El puerto Beverello de Nápoles estaba rebosante de personas que esperaban el ferry hacia la costa amalfitana o las islas. El mar semejaba un caldo denso, una superficie casi sólida que hacía rebotar el sol como un espejo. La gente, atrapada entre los ladrillos tiznados del Castel Nuovo y el agua cegadora, parecía ansiar la llegada de cualquier barco para salir corriendo. 

Sergio regresó sonriente junto a Lidia, con una botella fresca de agua y un té helado. Ella, apenas alejada unos metros del tumulto, doblada sobre sí misma y con la cabeza gacha, tecleaba algo en su móvil y no le vio llegar. 

-Toma un poco de agua. 

Lidia se sobresaltó y agarró la botella, murmurando algo que Sergio no puedo entender porque en ese mismo instante sonaba la sirena de una embarcación que se acercaba a puerto. 

Una vez más se formó un revuelo en el que los turistas se preguntaban unos a otros, con aprensión y esperanza, por la ruta que cubriría el barco recién llegado. La intensidad de luz hería los ojos y los termómetros marcaban 38 grados. Todo el mundo tenía calor y ganas de irse de allí. 

Tras un par de falsas alarmas en las que los pasajeros con destino Amalfi -Sergio entre ellos- se agruparon en el embarcadero equivocado, se confirmó que el muelle que les correspondía sería el número tres. Sergio corrió de nuevo a la precaria sombra donde se encontraba Lidia, y ambos se dirigieron al punto de embarque. La multitud esperó inquieta a que el barco hiciera las maniobras necesarias de atraque, después entró en tromba y se fue acomodando. 

El joven matrimonio encajó las dos maletas en el estrecho portaequipajes y se sentó uno al lado del otro, frente a una mesa amplia y dos plazas vacías. Al rato una corpulenta señora italiana, con una pamela de paja sobre su pelo canoso recogido en un moño, ocupó uno de los asientos frente a ellos, el de la ventana, dejando su pequeña bolsa de viaje sobre el asiento contiguo. 

– Está ocupado- dijo en italiano a un hombre que amagó con sentarse a su lado. Y sin embargo, durante todo el trayecto allí no se sentó nadie. 

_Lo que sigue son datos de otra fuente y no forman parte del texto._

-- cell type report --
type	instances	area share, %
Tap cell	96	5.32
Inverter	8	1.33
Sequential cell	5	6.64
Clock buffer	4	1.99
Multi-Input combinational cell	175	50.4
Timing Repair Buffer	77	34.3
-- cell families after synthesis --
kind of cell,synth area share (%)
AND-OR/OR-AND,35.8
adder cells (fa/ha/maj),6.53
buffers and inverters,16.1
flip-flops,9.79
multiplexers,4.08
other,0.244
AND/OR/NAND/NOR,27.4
==> flow/design.v <==
module button_controller
#(
    parameter BUTTON_COUNT       = 16,
    parameter BUTTON_ADDR        = (1 << 13) - (1 << 6) * 6 - 16,
    parameter ADDR_WIDTH         = 13,
    parameter BUTTON_COUNT_WIDTH = 4
)
(
    input  wire                    clk,
    input  wire                    reset,        
    input  wire                    copy_start,   
    input  wire [BUTTON_COUNT-1:0] buttons_in,   
    output reg                     mem_dout_we,
    output wire [ADDR_WIDTH-1:0]   mem_dout_addr,
    output reg  [15:0]             mem_dout
);
localparam LAST_BUTTON_ADDR = ADDR_WIDTH'(BUTTON_ADDR + BUTTON_COUNT - 1);
reg   [ADDR_WIDTH-1:0] addr;
logic [ADDR_WIDTH-1:0] addr_new;
assign mem_dout_addr = addr;
assign mem_dout      = {15'b0, {buttons_in[BUTTON_COUNT_WIDTH'(addr - BUTTON_ADDR)]}};
reg   state;
logic state_new;
localparam WAIT = 1'b0;
localparam COPY = 1'b1;
wire is_last_button_addr = addr == LAST_BUTTON_ADDR;
always_comb begin
    case ({state, copy_start, is_last_button_addr})
        {WAIT, 1'b1, 1'b0}: state_new = COPY;
        {COPY, 1'b0, 1'b1}: state_new = WAIT;
        {COPY, 1'b0, 1'b0}: state_new = COPY;
        default:            state_new = WAIT;
    endcase
end
always_comb begin
    case ({state, copy_start, is_last_button_addr})
        {WAIT, 2'b00},
        {WAIT, 2'b01},
        {WAIT, 2'b10},
        {COPY, 2'b01}: addr_new = addr;
        default:       addr_new = addr + 1;
    endcase
end
always_ff @(posedge clk) begin
    if (reset) begin
        state <= WAIT;
        addr  <= ADDR_WIDTH'(BUTTON_ADDR);
        mem_dout_we <= 1'b0;
    end else begin
        addr  <= addr_new;
        state <= state_new;
        mem_dout_we <= state_new;
    end
end
endmodule
module buttons_top
#(
    parameter DATA_ADDR_WIDTH = 13,
    parameter DS2_CLK_RATIO   = 750,
    parameter BUTTON_COUNT    = 16,
    parameter BUTTON_ADDR     = (1 << 13) - (1 << 6) * 6 - 16
)
(
    input wire clk,
    input wire reset,
    input wire copy_start,
    input wire bc_reset_pulse,
    output wire joystick_clk_0,
    output wire joystick_mosi_0,
    input  wire joystick_miso_0,
    output wire joystick_cs_0,
    output wire joystick_clk_1,
    output wire joystick_mosi_1,
    input  wire joystick_miso_1,
    output wire joystick_cs_1,
    output wire [15:0]                buttons,
    output wire                       mem_dout_we,
    output wire [DATA_ADDR_WIDTH-1:0] mem_dout_addr,
    output wire [15:0]                mem_dout
);
wire [15:0] joystick_buttons_0;
wire [15:0] joystick_buttons_1;
wire        data_valid_0;
wire        data_valid_1;
assign buttons = (~joystick_buttons_0) | (~joystick_buttons_1);
wire [15:0] brus_buttons = ~{
    joystick_buttons_1[2],   
    joystick_buttons_1[3],   
    joystick_buttons_1[1],   
    joystick_buttons_1[0],   
    joystick_buttons_1[10],  
    joystick_buttons_1[8],   
    joystick_buttons_1[9],   
    joystick_buttons_1[11],  
    joystick_buttons_0[2],   
    joystick_buttons_0[3],   
    joystick_buttons_0[1],   
    joystick_buttons_0[0],   
    joystick_buttons_0[10],  
    joystick_buttons_0[8],   
    joystick_buttons_0[9],   
    joystick_buttons_0[11]   
};
dualshock_spi_master #(
    .CLK_RATIO(DS2_CLK_RATIO)
)
controller0 (
    .clk(clk),
    .reset(reset),
    .spi_miso(joystick_miso_0),
    .spi_clk(joystick_clk_0),
    .spi_cs(joystick_cs_0),
    .spi_mosi(joystick_mosi_0),
    .data_valid(data_valid_0),
    .rx_buffer(joystick_buttons_0)
);
dualshock_spi_master #(
    .CLK_RATIO(DS2_CLK_RATIO)
)
controller1 (
    .clk(clk),
    .reset(reset),
    .spi_miso(joystick_miso_1),
    .spi_clk(joystick_clk_1),
    .spi_cs(joystick_cs_1),
    .spi_mosi(joystick_mosi_1),
    .data_valid(data_valid_1),
    .rx_buffer(joystick_buttons_1)
);
button_controller #(
    .BUTTON_COUNT(BUTTON_COUNT),
    .BUTTON_ADDR(BUTTON_ADDR)
)
button_controller(
    .clk(clk),
    .reset(reset | bc_reset_pulse),
    .copy_start(copy_start),
    .buttons_in(brus_buttons),
    .mem_dout_we(mem_dout_we),
    .mem_dout_addr(mem_dout_addr),
    .mem_dout(mem_dout)
);
endmodule
module dualshock_spi_master
#(
    parameter CLK_RATIO = 750,
    parameter TX_START = 1,
    parameter TX_SIZE = 24,
    parameter TX_DATA = TX_SIZE'(24'b10000000_01000010_00000000),
    parameter RX_START = 25,
    parameter RX_SIZE = 16,
    parameter TRANSACTION_SIZE = (3 + 6) * 8 + 2
)
(
    input wire               clk,
    input wire               reset,
    input  wire              spi_miso,
    output reg               spi_clk,
    output reg               spi_cs,
    output reg               spi_mosi,
    output reg               data_valid,
    output reg [RX_SIZE-1:0] rx_buffer
);
localparam TX_END = TX_START + TX_SIZE;
localparam RX_END = RX_START + RX_SIZE;
localparam TX_ADDR_WIDTH = $clog2(TX_SIZE);
localparam RX_ADDR_WIDTH = $clog2(RX_SIZE);
localparam COUNTER_WIDTH = $clog2(CLK_RATIO);
localparam STATE_WIDTH   = $clog2(TRANSACTION_SIZE);
reg [COUNTER_WIDTH-1:0] counter     = '0;
reg                     enable      = 1'b0;
reg                     half_enable = 1'b0;
always_ff @(posedge clk) begin
    case ({counter == CLK_RATIO - 1, counter == CLK_RATIO / 2 - 1})
        2'b00:   {enable, half_enable} <= {1'b0, 1'b0};
        2'b10:   {enable, half_enable} <= {1'b1, 1'b1};
        2'b01:   {enable, half_enable} <= {1'b0, 1'b1};
        2'b11:   {enable, half_enable} <= {1'b1, 1'b1};
        default: {enable, half_enable} <= {1'b0, 1'b0};
    endcase
end
always_ff @(posedge clk) begin
    if (reset || counter == CLK_RATIO - 1)
        counter <= '0;
    else
        counter <= counter + 1; 
end
reg [STATE_WIDTH-1:0] spi_state = '0;
wire first_state = (spi_state == 0);
wire last_state  = (spi_state == TRANSACTION_SIZE - 1);
always_ff @(posedge clk) begin
    casez ({reset, enable, last_state})
        3'b1??,
        3'b011:  spi_state <= '0;
        3'b010:  spi_state <= spi_state + 1;
        default: spi_state <= spi_state; 
    endcase
end
always_ff @(posedge clk) begin
    casez ({reset, enable, first_state, spi_state == TRANSACTION_SIZE - 2})
        4'b1???: spi_cs <= reset;
        4'b0110: spi_cs <= 1'b0;
        4'b0101: spi_cs <= 1'b1;
        default: spi_cs <= spi_cs;
    endcase
end
always_ff @(posedge clk) begin
    casez ({reset, last_state, first_state})
        3'b1??,
        3'b001:  data_valid <= 1'b0;
        3'b010:  data_valid <= 1'b1;
        default: data_valid <= data_valid;
    endcase
end
always_ff @(posedge clk) begin
    casez ({reset, spi_state != 0 && ~last_state, half_enable})
        3'b1??:  spi_clk <= 1'b0;
        3'b011:  spi_clk <= ~spi_clk;
        default: spi_clk <= spi_clk;
    endcase
end
always_ff @(posedge clk) begin
    if (spi_state >= TX_START && spi_state < TX_END)
        spi_mosi <= TX_DATA[TX_ADDR_WIDTH'(STATE_WIDTH'(TX_END - 1) - (spi_state))];
    else
        spi_mosi <= '0;
end
always_ff @(posedge clk) begin
    if (enable) begin
        if (spi_state >= RX_START && spi_state < RX_END) begin
            rx_buffer[RX_ADDR_WIDTH'(STATE_WIDTH'(RX_END - 1) - (spi_state))] <= spi_miso;
        end
    end
end
endmodule
==> flow/run.sh <==
#!/bin/bash
# OpenROAD 26Q1-2900-gdf79404cd8, Yosys 0.63+post, stock flow scripts
make -C /OpenROAD-flow-scripts/flow DESIGN_CONFIG=/design/flow/config.mk WORK_HOME=/design/flow/orfs finish
==> flow/config.mk <==
export PLATFORM = sky130hd
export DESIGN_NAME = buttons_top
export DESIGN_NICKNAME = buttons_top
export VERILOG_FILES = /design/flow/design.v
export SDC_FILE = /design/flow/constraint.sdc
export NUM_CORES = 4
export LEC_CHECK = 1
export CORE_UTILIZATION = 50
==> flow/constraint.sdc <==
current_design buttons_top

set clk_period 5.2
set clk_io_pct 0.2

create_clock -name clk0 -period $clk_period [get_ports {clk}]

set non_clock_inputs [all_inputs -no_clocks]
set_input_delay [expr $clk_period * $clk_io_pct] -clock clk0 $non_clock_inputs
set_output_delay [expr $clk_period * $clk_io_pct] -clock clk0 [all_outputs]
==> notes.org <==
#+TITLE: Implementation results

** Route
- The routed layout has roughly 4,000 vias.
- Per the detailed-route log, wirelength across all metal layers totals roughly 11,000 um.
- The script logs the mean routed wire length per placed instance as ~15 um.
- In this run the remaining antenna-violating nets after routing total 0.
- Routed via count divided by cell count :: about 5.5
- Per the detail_route report, inserted antenna diodes total 0.
- TritonRoute reported its final design rule violation total as 0.
- Detailed router's first-iteration violation count :: approximately 230
- The first detailed-routing pass ran for 4 iterations.

** Power and ir drop
- Dividing total power by cell area gives a power density of 234 mW/mm^2.
- The analysis attributes to net switching a power of roughly 0.33 mW.
- VDD sags by at most ~0.14 mV.
- The internal power of the cells totals roughly 1.1 mW.
- Of the total power, combinational logic draws 0.087.
- Sw Ratio :: 0.239
- LEAKAGE :: ~2.0 nW
- Register share of total power :: 0.561
- The share of total power dissipated in the clock network is 0.352.
- The design draws between 1 and 1.5 mW.

** Clocking
- Root Buffer Master :: sky130_fd_sc_hd__clkbuf_8
- In this run the post-CTS setup repair buffer count came out at 0.
- H-tree levels :: 3
- Clock-pin slew on the worst setup and hold paths :: around 0.09 ns
- Number of CTS-inserted buffers :: 9
- Post-CTS repair ended up resizing 0 cells.
- The clock net in this run drives a total of roughly 90 sinks.
- The skew report gives the latency at the later pin of the worst-skew pair as between 0.3 and 0.4 ns.
- Longest Clk Path Bufs :: 2
- TritonCTS built the clock tree.
- The number of hold buffers added after CTS was 0.

** Synthesis
- EDFF count, synth :: 50
- In the synthesized netlist the async set-or-reset flop fraction comes to 0.
- Once synthesis finished, the tally of register bits stood at approximately 90.
- Area of the mapped netlist :: ~0.0053 mm^2
- Avg Inst Size Synth :: 9.42 um^2
- Of the synthesized area, sequential elements account for 0.435.
- Warning count from the yosys run :: 3
- Distinct lib cells used :: 65
- By area the synthesized netlist is led by sky130_fd_sc_hd__edfxtp_1 (28%), sky130_fd_sc_hd__dfxtp_1 (15%), sky130_fd_sc_hd__xnor2_1 (5.3%).
- Largest area contributor in the netlist :: sky130_fd_sc_hd__edfxtp_1
- Area fraction of the dominant cell type after synthesis :: 0.284
- The synthesized instance count is between 500 and 600.
- The synthesis report names the predominant flop master as sky130_fd_sc_hd__edfxtp_1.
- Per the Yosys statistics, synthesis produced between 500 and 600 cells.
- The chip area line in the Yosys stat output reads roughly 0.0053 mm^2.

** Floorplan
- Die width :: about 100 um
- The vertical die dimension reported for this design is 105 um.
- Floorplan core density :: 0.515
- Die Footprint :: around 0.011 mm^2
- In this run the core area contains 37 standard-cell rows.
- The core region is about 0.01 mm^2.
- Number of ports placed on the die boundary :: roughly 58

** Global route
- Entering global routing, the biggest net connects 18 pins.
- The first global-routing pass estimated about 18,000 um of wire.
- GRT Overall Usage :: 0.214
- The via count of the first global-routing pass is approximately 3,600.
- Sum of overflow across all layers after global routing :: 0
- Initial antenna violation count :: 0

** Cells and area
- Fraction of final layout cells sized beyond drive strength 1 :: 0.0709
- Highest-count cells in the layout ignoring fill and taps :: sky130_fd_sc_hd__nor2_1 (64), sky130_fd_sc_hd__o21ai_0 (53), sky130_fd_sc_hd__edfxtp_1 (50)
- In the final layout, the fill cell count is 911.
- Area added between synthesis and finish :: 11.9%
- By instance count after routing, the leading logic cell type is sky130_fd_sc_hd__nor2_1.
- Leaving out filler cells and counting taps, the final layout contains ~730.

** Critical path
- The worst setup path is captured at a primary output.
- Reg-to-Reg End :: controller0.rx_buffer[8]
- CP Capture Point :: mem_dout[0]
- The critical path is of the reg -> out type.
- STA lists the startpoint of the worst register-to-register path as controller0.spi_state[0].
- Crit. Startpoint :: button_controller.addr[2]
- Kind of launch point of the worst setup path :: flop
- Worst reg-to-reg path cell count :: 9
- Data required time at the worst endpoint :: about 4.2 ns
- Highest fanout seen on the critical path :: 12
- FF-to-FF setup slack :: 1.96 ns
- Arrival time worst endpoint :: approximately 2.5 ns

** STA
- The final max-slew violation count recorded for this run is 0.
- Transition time at the pin with the least slew margin :: ~0.80 ns
- Final Cycle Share :: 0.674
- Endpoints with negative setup slack in the final report add up to 0.
- Final-report hold violation count :: 0
- In this run the tightest slew margin relative to its limit is 0.468.
- For the finished layout, the period the worst path requires is ~3.5 ns.
- Unrepaired setup endpoints after global routing :: no
- Timing would allow up to roughly 0.29 GHz.
- The clock arrives with 0.00931 ns of skew.
- Final-layout setup total negative slack :: 0 ns

** Hold path
- Classification of the worst-slack hold path :: reg -> reg

** Flow run
- The report counts max-capacitance violations totalling 0.
- Stage-log warning count :: approximately 40

** Placed design
- The congestion estimate from routability-driven global placement came to slightly below 0.9.
- HPWL reported at the end of detailed placement :: 7850 um
- As logged by OpenROAD, the buffers inserted on ports number 42.
- Per the placement report, the placed cell count is 712.

** Outcome
- The flow ran to the end, and the final reports show no timing, DRC or antenna violations.
worst min path at each step:
stage                             startpoint                      end  slack [ns]  cells past startpoint
after CTS             controller1.counter[9]  controller1.half_enable        0.50                      1
after global routing  controller1.counter[9]  controller1.half_enable        0.53                      1
final                 controller1.counter[9]  controller1.half_enable        0.50                      1
synth_stat cells, drive strengths merged (5+ instances only):
cell    count
nand4      10
nand3      28
inv        26
o21ai      57
nand2      45
edfxtp     50
nor4        6
mux4        5
nand3b      7
clkbuf     21
mux2        9
or2         5
nor3b       5
nor2       64
xnor2      32
a21oi      11
nor3        8
ha         22
buf        22
nand2b      8
dfxtp      40
xor2       15
stage by stage:
step	hold WS (ns)	util	area (um^2)	worst slack, ns
2_1_floorplan	0.457	-	5350	2.27
3_3_place_gp	0.479	0.556	5720	2.08
3_5_place_dp	0.488	0.556	5720	2.04
4_1_cts	0.504	0.576	5920	1.66
5_1_grt	0.533	0.576	5920	1.58
6_report	0.503	0.576	5920	1.69
area by class of cell:
class / count / area (um^2) / share of cell area
clock inverter: 3 / 16.3 / 0.00275
tap: 136 / 170 / 0.0287
sequential: 90 / 2300 / 0.389
inverter: 26 / 97.6 / 0.0165
clock buffer: 13 / 191 / 0.0323
timing repair buffer: 43 / 428 / 0.0722
multi-input combinational: 417 / 2720 / 0.459
logic make-up after synthesis:
group                      after synthesis  share of synthesized area
and+or+nand+nor                        213                      0.207
AOI/OAI and AO/OA                      105                      0.123
DFF                                     90                      0.435
buffers and inverters                   69                     0.0622
xor gates and xnor gates                47                     0.0778
adders and majority gates               22                     0.0520
muxes                                   15                     0.0423
other                                    1                   0.000709
routing by layer:
metal / wire length (um) / GRT usage
met4: 178 / 0.0352
met1: 5490 / 0.378
met3: 722 / 0.0584
met5: 0 / 0
met2: 4340 / 0.279
state kept, by name (all words and copies together) (netlist names):
register                       cells
controller1.spi_clk                1
controller1.spi_state              7
controller0.spi_state              7
controller0.rx_buffer             16
controller1.counter               10
controller0.counter               10
controller0.half_enable            1
button_controller.mem_dout_we      1
controller1.spi_cs                 1
controller1.spi_mosi               1
controller1.half_enable            1
controller0.enable                 1
controller1.enable                 1
button_controller.addr            13
controller0.spi_mosi               1
controller0.spi_clk                1
controller0.spi_cs                 1
controller1.rx_buffer             16
power by group through the flow:
| stage | Sequential, mW | Combinational [mW] | Clock (mW) |
|---|---|---|---|
| CTS | 0.776 | 0.120 | 0.510 |
| global route | 0.779 | 0.135 | 0.539 |
| finish | 0.776 | 0.121 | 0.487 |
worst max-delay path, cell delays in order, from the launching register on:
cell,delay (ns)
sky130_fd_sc_hd__dfxtp_1,0.59
sky130_fd_sc_hd__mux4_2,0.55
sky130_fd_sc_hd__mux4_2,0.47
sky130_fd_sc_hd__inv_1,0.06
sky130_fd_sc_hd__clkdlybuf4s50_1,0.44
Power figures rest on the tool's default switching activity, not on a simulated workload.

A medida que se alejaban de la bahía, Sergio intentó verificar el Vesubio, y luego Pompeya, pero le resultaba difícil. Tampoco Lidia, sin mucho entusiasmo, pudo ayudarle a situarlos. La señora italiana, quitándose la pamela y reajustando las amplias mangas de su blusa de gasa, miró a los dos jóvenes y decidió echarles una mano. Se presentó como Francesca Capotondi. Sergio escuchó encantado sus indicaciones e intercaló, aquí y allá, algunas exclamaciones de admiración. Lidia se limitó a sonreír agradecida. 

Una vez abandonaron la bahía de Napoles, el ferry cobró velocidad. Las olas salpicaban el cristal de las ventanas de manera que apenas se podía ver nada del exterior. Sobre la mesa Sergio había dejado dispuesto el libro que había comenzado la noche antes, durante el vuelo, pero en ese momento no tenía ganas de ponerse a leer. Reparó en las zapatillas marrones con rayas azules de su mujer, que apoyaba una pierna sobre la otra. No se las había visto nunca y le resultaron muy bonitas, como todo en ella. Lidia había sacado su portátil y parecía concentrada, seguramente en el informe en el que, según le había dicho, tenía que enviar esa misma tarde a la agencia. Mientras tanto, la señora italiana se mostraba inquieta intentando llamar la atención de algún empleado del barco. Al fin uno de los hombres de la tripulación, que controlaba con indolencia que todo iba bien paseando pasillo arriba y abajo, se acercó a ella. 

Sarebbe cosí gentile da servire un gin tonic, per favore? – El empleado la miró estupefacto. Después señaló la barra de bar en el extremo de la cabina. Ahí podría pedir lo que quisiera, agregó forzando una sonrisa.